During his studies Orion focused on iron and stone sculptures in dimensions suited for gallery spaces, but after he completed his studies and moved to Sde Boker in the Negev he began thinking about sculpture that is no longer limited to gallery and urban space dimensions: sculpture that would envelop the spectator, contain him, and evoke in him a spiritual existential experience. From then on Orion began to create situations, moments, and environments that were designed to serve as “launch sites” for human consciousness. The aspiration to create an experience that confronts human beings with the transcendent and the cosmic became the increasingly irrefutable logic throughout Orion’s work. His field of action moved to the desert expanse, to movements and changes in the Earth’s surface, and then to outer space. This exhibition traces Orion’s creative development from Architectural Sculpture, through Tectonic Sculpture and the Mars Project, to Intergalactic sculpture. All these are examined through original works alongside documents from the artist’s archive. A clear line can be drawn from Orion’s early sketches in the 1960s to his space projects. According to him, they were all part of an attempt to engender a unique human and personal observation.
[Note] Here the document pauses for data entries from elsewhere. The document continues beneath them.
What follows belongs to an exercise in optimizing a design on an open flow for small area; a production flow would make more cautious choices.
Function was checked by simulation only, so behaviour that the tests miss may differ from the original.
No activity file was given, so power comes from the tool's default toggle rates.

$ cat design/flow/flow/area.abc
strash
&get -n
&deepsyn -J 40 -T 600
&put
strash
&get -n
&dch -f
&nf -R 1000 -p -F 10 -C 32
&put
$ cat design/flow/config.mk
export PLATFORM = sky130hd
export DESIGN_NAME = fsx
export DESIGN_NICKNAME = fsx
export VERILOG_FILES = /design/flow/design.v
export SDC_FILE = /design/flow/constraint.sdc
export NUM_CORES = 8
export LEC_CHECK = 0
export CAP_MARGIN = 20
export CORE_MARGIN = 2
export CORE_UTILIZATION = 55
export SLEW_MARGIN = 20
$ cat design/flow/design.v
module fsx #(
    parameter integer F_CLK_HZ = 400
) (
    input  wire        clk,
    input  wire        rst,
    input  wire        rx_valid,
    input  wire [7:0]  rx_data,
    input  wire        chan_fail,
    output reg         tx_valid,
    output reg  [7:0]  tx_data,
    input  wire        tx_ready,
    input  wire        h_we,
    input  wire [4:0]  h_addr,
    input  wire [15:0] h_wdata,
    output reg  [15:0] h_rdata,
    output wire        irq,
    output wire        link_fail,
    input  wire [31:0] cfg_preamble,         
    input  wire [7:0]  cfg_addr_main,
    input  wire [7:0]  cfg_addr_remote,
    input  wire [7:0]  cfg_addr_pump,
    input  wire [7:0]  cfg_cmd_set,
    input  wire [7:0]  cfg_cmd_telem,
    input  wire [8:0]  cfg_telem_frame_len,  
    input  wire [7:0]  cfg_off_pwatt,
    input  wire [7:0]  cfg_off_prpm,
    input  wire [3:0]  cfg_off_eq1,          
    input  wire [3:0]  cfg_off_eq2,          
    input  wire [3:0]  cfg_off_hour,         
    input  wire [3:0]  cfg_off_min,          
    input  wire [7:0]  cfg_off_wtemp,        
    input  wire [7:0]  cfg_off_atemp,        
    input  wire [71:0] cfg_feature_id        
);
    localparam integer TIMEOUT_TICKS = 5 * F_CLK_HZ;
    function [10:0] lfsr_step(input [10:0] s);
        lfsr_step = {s[9:0], s[10] ^ s[8]};
    endfunction
    function [10:0] lfsr_after(input integer n);
        integer i;
        reg [10:0] s;
        begin
            s = 11'h001;
            for (i = 0; i < n; i = i + 1)
                s = lfsr_step(s);
            lfsr_after = s;
        end
    endfunction
    localparam [10:0] T_SEED = 11'h001;
    localparam [10:0] T_END  = lfsr_after(TIMEOUT_TICKS + 1);
    localparam [1:0] RS_HUNT = 2'd0, RS_HDR = 2'd1, RS_PAY = 2'd2, RS_CK = 2'd3;
    localparam [1:0] DS_IDLE = 2'd0, DS_TX = 2'd1, DS_WAIT = 2'd2;
    reg        rx_en, ie_done, ie_err;
    reg        lfail;                       
    reg [1:0]  rs;
    reg        m1, m2, m3;                  
    reg [7:0]  cnt;                         
    reg [7:0]  f_dst, f_src, f_cmd, f_len;
    reg [15:0] sum;
    reg [7:0]  c_eq1;
    reg        c_eq2;
    reg [7:0]  c_a, c_b, c_c, c_d;          
    reg        nx_pw, nx_rp;
    reg        got_wt, got_at;
    reg [8:0]  equip;
    reg [7:0]  hour, minute, wtemp, atemp, s_src, s_dst;
    reg [15:0] pwatt, prpm;
    reg [31:0] ts;
    reg        v_st, v_wtemp, v_atemp, v_pump;
    reg        fresh;
    reg [15:0] seq;
    reg [15:0] ck_rx, ck_calc, cnt_ok, cnt_ckerr;
    reg        v_ck;
    reg [7:0]  lf_dst, lf_src, lf_cmd, lf_len;
    reg        v_lf;
    reg [31:0] now;
    reg [1:0]  dstate;
    reg [3:0]  c_feat;
    reg        c_st;
    reg [2:0]  att;
    reg [3:0]  txidx;
    reg [10:0] tmr;
    reg        done, result, cause, aborted;
    reg        illegal_op, cmd_overrun;
    wire        wr_ctrl = h_we && (h_addr == 5'h00);
    wire        wr_cmd  = h_we && (h_addr == 5'h01);
    wire [3:0]  op      = h_wdata[15:12];
    reg cmd_illegal;
    always @(*) begin
        case (op)
            4'h0:    cmd_illegal = (h_wdata[11:0] != 12'h000);
            4'h1:    cmd_illegal = (h_wdata[11:5] != 7'h00) || (h_wdata[3:0] > 4'd8);
            4'h2:    cmd_illegal = (h_wdata[11:3] != 9'h000);
            default: cmd_illegal = 1'b1;
        endcase
    end
    wire idle      = (dstate == DS_IDLE);
    wire busy      = !idle;
    wire do_setf   = wr_cmd && !cmd_illegal && (op == 4'h1);
    wire do_clr    = wr_cmd && !cmd_illegal && (op == 4'h2);
    wire start     = do_setf && idle;
    wire overrun   = do_setf && busy;
    wire clr_done  = do_clr && h_wdata[0];
    wire clr_err   = do_clr && h_wdata[1];
    wire clr_cnt   = do_clr && h_wdata[2];
    wire rx_live = !chan_fail && !lfail;
    wire rx_off  = rx_live && !rx_en;
    wire rx_byte = rx_live && rx_en && rx_valid;
    wire [7:0] b = rx_data;
    wire in_hunt = (rs == RS_HUNT);
    wire in_hdr  = (rs == RS_HDR);
    wire in_pay  = (rs == RS_PAY);
    wire in_ck   = (rs == RS_CK);
    wire pre_hit = m3 && (b == cfg_preamble[7:0]);
    wire hdr_last = (cnt[1:0] == 2'd3);
    wire [7:0] cnt_inc = cnt + 8'd1;
    wire pay_last = (cnt_inc == f_len);
    wire ck1    = rx_byte && in_ck && m1;
    wire [15:0] ckr = {cnt, b};
    wire ck_ok  = (ckr == sum);
    wire accept = ck1 && ck_ok;
    wire reject = ck1 && !ck_ok;
    wire is_telem  = (f_src == cfg_addr_pump) && (f_cmd == cfg_cmd_telem) &&
                     (({1'b0, f_len} + 9'd10) == cfg_telem_frame_len);
    wire is_status = !is_telem && (f_len > 8'd8);
    wire upd_telem  = accept && is_telem;
    wire upd_status = accept && is_status;
    wire store_upd  = upd_telem || upd_status;
    wire pay_byte = rx_byte && in_pay;
    wire hit_eq1  = (cnt == {4'h0, cfg_off_eq1});
    wire hit_eq2  = (cnt == {4'h0, cfg_off_eq2});
    wire hit_hour = (cnt == {4'h0, cfg_off_hour});
    wire hit_min  = (cnt == {4'h0, cfg_off_min});
    wire hit_wt   = (cnt == cfg_off_wtemp);
    wire hit_at   = (cnt == cfg_off_atemp);
    wire hit_pw   = (cnt == cfg_off_pwatt);
    wire hit_rp   = (cnt == cfg_off_prpm);
    wire in_tx   = (dstate == DS_TX);
    wire in_wait = (dstate == DS_WAIT);
    wire tmo     = (tmr == T_END);
    wire match   = v_st && (equip[c_feat] == c_st);
    wire [7:0] c_fid  = cfg_feature_id[c_feat*8 +: 8];
    reg  [9:0] c_csum;    
    reg [7:0] frame_byte;
    always @(*) begin
        case (txidx)
            4'd0:    frame_byte = cfg_preamble[31:24];
            4'd1:    frame_byte = cfg_preamble[23:16];
            4'd2:    frame_byte = cfg_preamble[15:8];
            4'd3:    frame_byte = cfg_preamble[7:0];
            4'd4:    frame_byte = cfg_addr_remote;
            4'd5:    frame_byte = cfg_addr_main;
            4'd6:    frame_byte = cfg_cmd_set;
            4'd7:    frame_byte = 8'h02;
            4'd8:    frame_byte = c_fid;
            4'd9:    frame_byte = {7'h00, c_st};
            4'd10:   frame_byte = {6'h00, c_csum[9:8]};
            default: frame_byte = c_csum[7:0];
        endcase
    end
    wire tx_on  = in_tx && !tmo;
    wire tx_end = tx_on && tx_ready && (txidx == 4'd11);
    always @(*) begin
        if (!rst && tx_on) begin
            tx_valid = 1'b1;
            tx_data  = frame_byte;
        end else begin
            tx_valid = 1'b0;
            tx_data  = 8'h00;
        end
    end
    wire       cmd_seen = (att != 3'd0);
    wire [2:0] rstate_o = lfail ? 3'd4 : {1'b0, rs};
    always @(*) begin
        case (h_addr)
            5'h00: h_rdata = {13'h0000, ie_err, ie_done, rx_en};
            5'h02: h_rdata = {1'b0, att, cmd_seen ? c_feat : 4'h0, 2'b00, cmd_seen & c_st,
                              aborted, cause, result, done, busy};
            5'h03: h_rdata = {13'h0000, lfail, cmd_overrun, illegal_op};
            5'h04: h_rdata = {10'h000, dstate, fresh, rstate_o};
            5'h05: h_rdata = {9'h000, v_st, v_pump, v_st, v_atemp, v_wtemp, v_st, v_st};
            5'h06: h_rdata = v_st ? {7'h00, equip} : 16'h0000;
            5'h07: h_rdata = v_st ? {hour, minute} : 16'h0000;
            5'h08: h_rdata = {v_atemp ? atemp : 8'h00, v_wtemp ? wtemp : 8'h00};
            5'h09: h_rdata = v_st ? {s_src, s_dst} : 16'h0000;
            5'h0A: h_rdata = v_pump ? pwatt : 16'h0000;
            5'h0B: h_rdata = v_pump ? prpm : 16'h0000;
            5'h0C: h_rdata = v_st ? ts[15:0] : 16'h0000;
            5'h0D: h_rdata = v_st ? ts[31:16] : 16'h0000;
            5'h0E: h_rdata = seq;
            5'h0F: h_rdata = v_ck ? ck_rx : 16'h0000;
            5'h10: h_rdata = v_ck ? ck_calc : 16'h0000;
            5'h11: h_rdata = cnt_ok;
            5'h12: h_rdata = cnt_ckerr;
            5'h13: h_rdata = now[15:0];
            5'h14: h_rdata = now[31:16];
            5'h15: h_rdata = v_lf ? {lf_src, lf_dst} : 16'h0000;
            5'h16: h_rdata = v_lf ? {lf_cmd, lf_len} : 16'h0000;
            default: h_rdata = 16'h0000;
        endcase
    end
    assign irq       = (ie_done && done) || (ie_err && (illegal_op || cmd_overrun || lfail));
    assign link_fail = lfail;
    always @(posedge clk) begin
        if (rx_byte) begin
            if (in_hunt || (in_hdr && hdr_last))
                cnt <= 8'd0;
            else if (in_ck)
                cnt <= b;
            else
                cnt <= cnt_inc;
            if (in_hdr)
                {f_dst, f_src, f_cmd, f_len} <= {f_src, f_cmd, f_len, b};
            if (in_hunt)
                sum <= 16'h0000;
            else if (!in_ck)
                sum <= sum + {8'h00, b};
        end
        if (pay_byte) begin
            nx_pw <= hit_pw;
            nx_rp <= hit_rp;
            if (hit_eq1) c_eq1 <= b;
            if (hit_eq2) c_eq2 <= b[0];
            if (is_telem) begin
                if (hit_pw) c_a <= b;
                if (nx_pw)  c_b <= b;
                if (hit_rp) c_c <= b;
                if (nx_rp)  c_d <= b;
            end else begin
                if (hit_hour) c_a <= b;
                if (hit_min)  c_b <= b;
                if (hit_wt)   c_c <= b;
                if (hit_at)   c_d <= b;
            end
        end
        if (rx_byte && in_hdr) begin
            got_wt <= 1'b0;
            got_at <= 1'b0;
        end else if (pay_byte) begin
            if (hit_wt) got_wt <= 1'b1;
            if (hit_at) got_at <= 1'b1;
        end
        if (upd_telem) begin
            pwatt <= {c_a, c_b};
            prpm  <= {c_c, c_d};
        end
        if (upd_status) begin
            equip  <= {c_eq2, c_eq1};
            hour   <= c_a;
            minute <= c_b;
            s_src  <= f_src;
            s_dst  <= f_dst;
            ts     <= now;
            if (got_wt) wtemp <= c_c;
            if (got_at) atemp <= c_d;
        end
        if (accept) begin
            lf_dst <= f_dst;
            lf_src <= f_src;
            lf_cmd <= f_cmd;
            lf_len <= f_len;
        end
        if (reject) begin
            ck_rx   <= ckr;
            ck_calc <= sum;
        end
        if (start) begin
            c_feat <= h_wdata[3:0];
            c_st   <= h_wdata[4];
        end
        if (idle)
            txidx <= 4'd0;
        else if (tx_on && tx_ready)
            txidx <= (txidx == 4'd11) ? 4'd0 : txidx + 4'd1;
        tmr <= idle ? T_SEED : lfsr_step(tmr);
        if (txidx[3:2] == 2'b00)
            c_csum <= 10'd0;
        else if (tx_on && tx_ready && !(txidx[3] && txidx[1]))
            c_csum <= c_csum + {2'b00, frame_byte};
    end
    wire [15:0] cnt_ok_base    = clr_cnt ? 16'h0000 : cnt_ok;
    wire [15:0] cnt_ckerr_base = clr_cnt ? 16'h0000 : cnt_ckerr;
    always @(posedge clk) begin
        if (rst) begin
            rx_en   <= 1'b1;
            ie_done <= 1'b0;
            ie_err  <= 1'b0;
            lfail <= 1'b0;
            rs <= RS_HUNT;
            m1 <= 1'b0; m2 <= 1'b0; m3 <= 1'b0;
            v_st <= 1'b0; v_wtemp <= 1'b0; v_atemp <= 1'b0; v_pump <= 1'b0;
            fresh <= 1'b0;
            seq <= 16'h0000;
            cnt_ok <= 16'h0000; cnt_ckerr <= 16'h0000;
            v_ck <= 1'b0; v_lf <= 1'b0;
            now <= 32'h0;
            dstate <= DS_IDLE;
            att <= 3'd0;
            done <= 1'b0; result <= 1'b0; cause <= 1'b0; aborted <= 1'b0;
            illegal_op <= 1'b0; cmd_overrun <= 1'b0;
        end else begin
            if (wr_ctrl) begin
                rx_en   <= h_wdata[0];
                ie_done <= h_wdata[1];
                ie_err  <= h_wdata[2];
            end
            if (wr_cmd && cmd_illegal)
                illegal_op <= 1'b1;
            else if (clr_err)
                illegal_op <= 1'b0;
            if (overrun)
                cmd_overrun <= 1'b1;
            else if (clr_err)
                cmd_overrun <= 1'b0;
            if (chan_fail) begin
                lfail <= 1'b1;
            end else if (lfail) begin
            end else if (!rx_en) begin
                rs <= RS_HUNT;
                m1 <= 1'b0; m2 <= 1'b0; m3 <= 1'b0;
            end else if (rx_valid) begin
                m1 <= in_hunt ? (b == cfg_preamble[31:24]) : (in_ck && !m1);
                m2 <= in_hunt && m1 && (b == cfg_preamble[23:16]);
                m3 <= in_hunt && m2 && (b == cfg_preamble[15:8]);
                case (rs)
                    RS_HUNT: if (pre_hit) rs <= RS_HDR;
                    RS_HDR:  if (hdr_last) rs <= (b == 8'h00) ? RS_CK : RS_PAY;
                    RS_PAY:  if (pay_last) rs <= RS_CK;
                    default: if (m1) rs <= RS_HUNT;
                endcase
            end
            if (accept) v_lf <= 1'b1;
            if (reject) v_ck <= 1'b1;
            if (accept)
                cnt_ok <= (cnt_ok_base == 16'hFFFF) ? 16'hFFFF : cnt_ok_base + 16'd1;
            else
                cnt_ok <= cnt_ok_base;
            if (reject)
                cnt_ckerr <= (cnt_ckerr_base == 16'hFFFF) ? 16'hFFFF : cnt_ckerr_base + 16'd1;
            else
                cnt_ckerr <= cnt_ckerr_base;
            if (upd_telem)
                v_pump <= 1'b1;
            if (upd_status) begin
                v_st <= 1'b1;
                if (got_wt) v_wtemp <= 1'b1;
                if (got_at) v_atemp <= 1'b1;
            end
            if (store_upd)
                seq <= seq + 16'd1;
            if (store_upd)
                fresh <= 1'b1;
            else if (tx_end)
                fresh <= 1'b0;
            case (dstate)
                DS_IDLE: begin
                    if (start) begin
                        dstate  <= DS_TX;
                        att     <= 3'd1;
                        done    <= 1'b0;
                        result  <= 1'b0;
                        cause   <= 1'b0;
                        aborted <= 1'b0;
                    end else if (clr_done) begin
                        done    <= 1'b0;
                        result  <= 1'b0;
                        cause   <= 1'b0;
                        aborted <= 1'b0;
                    end
                end
                DS_TX: begin
                    if (tmo) begin
                        dstate  <= DS_IDLE;
                        done    <= 1'b1;
                        result  <= 1'b1;
                        cause   <= 1'b0;
                        aborted <= 1'b1;
                    end else begin
                        if (clr_done) begin
                            done    <= 1'b0;
                            result  <= 1'b0;
                            cause   <= 1'b0;
                            aborted <= 1'b0;
                        end
                        if (tx_ready && txidx == 4'd11)
                            dstate <= DS_WAIT;
                    end
                end
                DS_WAIT: begin
                    if (fresh && match) begin
                        dstate <= DS_IDLE;
                        done   <= 1'b1;
                        result <= 1'b0;
                        cause  <= 1'b0;
                    end else if (tmo) begin
                        dstate <= DS_IDLE;
                        done   <= 1'b1;
                        result <= 1'b1;
                        cause  <= 1'b0;
                    end else if (fresh && (att < 3'd5)) begin
                        att    <= att + 3'd1;
                        dstate <= DS_TX;
                    end else if (fresh) begin
                        dstate <= DS_IDLE;
                        done   <= 1'b1;
                        result <= 1'b1;
                        cause  <= 1'b1;
                    end else if (clr_done) begin
                        done    <= 1'b0;
                        result  <= 1'b0;
                        cause   <= 1'b0;
                        aborted <= 1'b0;
                    end
                end
                default: ;
            endcase
            now <= now + 32'd1;
        end
    end
endmodule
Orion’s work is located between two fields of action: land art and conceptual art. On the one hand his desert sculptures connect with artists like Richard Long and Robert Smithson (albeit his action differs from that of artists who go out of the city to the natural environment, as has been argued in the past, since it emerges from his own life in the desert expanse and the edge of the frontier). On the other, especially with regard to his outer space works, Orion is revealed as a conceptual artist in terms of the way the aesthetic visual aspect is neutralized in some of his works, and in terms of the mental experience these works seek to create.
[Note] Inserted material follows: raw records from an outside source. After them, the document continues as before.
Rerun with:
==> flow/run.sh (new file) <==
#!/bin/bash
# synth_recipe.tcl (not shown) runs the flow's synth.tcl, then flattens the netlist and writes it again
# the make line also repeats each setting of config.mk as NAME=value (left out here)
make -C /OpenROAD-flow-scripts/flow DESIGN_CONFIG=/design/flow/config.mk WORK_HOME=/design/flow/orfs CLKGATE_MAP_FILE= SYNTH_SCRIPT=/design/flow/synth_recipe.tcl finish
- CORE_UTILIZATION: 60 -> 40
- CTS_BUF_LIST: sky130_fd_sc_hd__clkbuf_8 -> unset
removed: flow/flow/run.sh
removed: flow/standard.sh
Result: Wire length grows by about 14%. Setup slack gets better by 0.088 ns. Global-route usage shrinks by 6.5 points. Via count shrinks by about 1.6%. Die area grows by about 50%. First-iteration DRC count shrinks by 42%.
Context: an optimization exercise on an open-source flow, tuned for small area, a short achievable clock period and few clock cycles per item. The choices shown serve that exercise and are no tape-out recipe.
No run shown here included a check of the RTL's function; only the layout flow was run.

===== design.v =====
module wsc_fa (input wire a, input wire b, input wire c, output wire s, output wire co);
    assign s  = a ^ b ^ c;
    assign co = (a & b) | (a & c) | (b & c);
endmodule
module wsc_ha (input wire a, input wire b, output wire s, output wire co);
    assign s  = a ^ b;
    assign co = a & b;
endmodule
module wsc_px3_pre (
    input  wire [71:0] v,
    output wire [9:0]  cs_X,          
    output wire [9:0]  cs_Y,          
    output wire [8:0]  nm             
);
    wire [7:0] v0 = v[7:0],   v1 = v[15:8],  v2 = v[23:16];
    wire [7:0] v3 = v[31:24], v4 = v[39:32], v5 = v[47:40];
    wire [7:0] v6 = v[55:48], v7 = v[63:56], v8 = v[71:64];
    assign nm = {1'b0, ~v4} + 9'd1;      
    wire s1, c2;
    wsc_ha us1 (.a(v0[0]), .b(v2[0]), .s(s1), .co(c2));
    wire s3, c4;
    wsc_fa us3 (.a(v0[1]), .b(v2[1]), .c(v6[1]), .s(s3), .co(c4));
    wire s5, c6;
    wsc_fa us5 (.a(v0[2]), .b(v2[2]), .c(v6[2]), .s(s5), .co(c6));
    wire s7, c8;
    wsc_fa us7 (.a(v0[3]), .b(v2[3]), .c(v6[3]), .s(s7), .co(c8));
    wire s9, c10;
    wsc_fa us9 (.a(v0[4]), .b(v2[4]), .c(v6[4]), .s(s9), .co(c10));
    wire s11, c12;
    wsc_fa us11 (.a(v0[5]), .b(v2[5]), .c(v6[5]), .s(s11), .co(c12));
    wire s13, c14;
    wsc_fa us13 (.a(v0[6]), .b(v2[6]), .c(v6[6]), .s(s13), .co(c14));
    wire s15, c16;
    wsc_fa us15 (.a(v0[7]), .b(v2[7]), .c(v6[7]), .s(s15), .co(c16));
    wire s17, c18;
    wsc_ha us17 (.a(v6[0]), .b(v8[0]), .s(s17), .co(c18));
    wire s19, c20;
    wsc_fa us19 (.a(v8[1]), .b(c2), .c(c18), .s(s19), .co(c20));
    wire s21, c22;
    wsc_fa us21 (.a(v8[2]), .b(c4), .c(s5), .s(s21), .co(c22));
    wire s23, c24;
    wsc_fa us23 (.a(v8[3]), .b(c6), .c(s7), .s(s23), .co(c24));
    wire s25, c26;
    wsc_fa us25 (.a(v8[4]), .b(c8), .c(s9), .s(s25), .co(c26));
    wire s27, c28;
    wsc_fa us27 (.a(v8[5]), .b(c10), .c(s11), .s(s27), .co(c28));
    wire s29, c30;
    wsc_fa us29 (.a(v8[6]), .b(c12), .c(s13), .s(s29), .co(c30));
    wire s31, c32;
    wsc_fa us31 (.a(v8[7]), .b(c14), .c(s15), .s(s31), .co(c32));
    assign cs_X = {1'b0, c16, c30, c28, c26, c24, c22, c20, s3, s1} + {1'b0, c32, s31, s29, s27, s25, s23, s21, s19, s17};
    wire s33, c34;
    wsc_ha us33 (.a(v1[0]), .b(v3[0]), .s(s33), .co(c34));
    wire s35, c36;
    wsc_fa us35 (.a(v1[1]), .b(v3[1]), .c(v5[1]), .s(s35), .co(c36));
    wire s37, c38;
    wsc_fa us37 (.a(v1[2]), .b(v3[2]), .c(v5[2]), .s(s37), .co(c38));
    wire s39, c40;
    wsc_fa us39 (.a(v1[3]), .b(v3[3]), .c(v5[3]), .s(s39), .co(c40));
    wire s41, c42;
    wsc_fa us41 (.a(v1[4]), .b(v3[4]), .c(v5[4]), .s(s41), .co(c42));
    wire s43, c44;
    wsc_fa us43 (.a(v1[5]), .b(v3[5]), .c(v5[5]), .s(s43), .co(c44));
    wire s45, c46;
    wsc_fa us45 (.a(v1[6]), .b(v3[6]), .c(v5[6]), .s(s45), .co(c46));
    wire s47, c48;
    wsc_fa us47 (.a(v1[7]), .b(v3[7]), .c(v5[7]), .s(s47), .co(c48));
    wire s49, c50;
    wsc_ha us49 (.a(v5[0]), .b(v7[0]), .s(s49), .co(c50));
    wire s51, c52;
    wsc_fa us51 (.a(v7[1]), .b(c34), .c(c50), .s(s51), .co(c52));
    wire s53, c54;
    wsc_fa us53 (.a(v7[2]), .b(c36), .c(s37), .s(s53), .co(c54));
    wire s55, c56;
    wsc_fa us55 (.a(v7[3]), .b(c38), .c(s39), .s(s55), .co(c56));
    wire s57, c58;
    wsc_fa us57 (.a(v7[4]), .b(c40), .c(s41), .s(s57), .co(c58));
    wire s59, c60;
    wsc_fa us59 (.a(v7[5]), .b(c42), .c(s43), .s(s59), .co(c60));
    wire s61, c62;
    wsc_fa us61 (.a(v7[6]), .b(c44), .c(s45), .s(s61), .co(c62));
    wire s63, c64;
    wsc_fa us63 (.a(v7[7]), .b(c46), .c(s47), .s(s63), .co(c64));
    assign cs_Y = {1'b0, c48, c62, c60, c58, c56, c54, c52, s35, s33} + {1'b0, c64, s63, s61, s59, s57, s55, s53, s51, s49};
endmodule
Orion’s Romantic and Modernist logic poses a single universal challenge and dismisses out of hand any transitory and local question concerning the artistic act. This is an impressive approach in its ambition, which at times also seems naïve and narrow: Orion dismisses the importance of the context of his action as an artist, as an Israeli-Jewish-man acting in this place and at this time, the historical and military contexts in which he developed – and which erupt from his tongue in every description of a sculpting act – and the context of the act of conquering the desert. In their place he proposes a language of transcendence, of a view from above. A universal language that is timeless and placeless. In this regard it is interesting to examine the political letters he wrote to Israeli leaders in which he is troubled by the affairs of the country, and proposes overall solutions, in outline form, while completely disregarding the passion and instinct that drive the struggles being waged on this land.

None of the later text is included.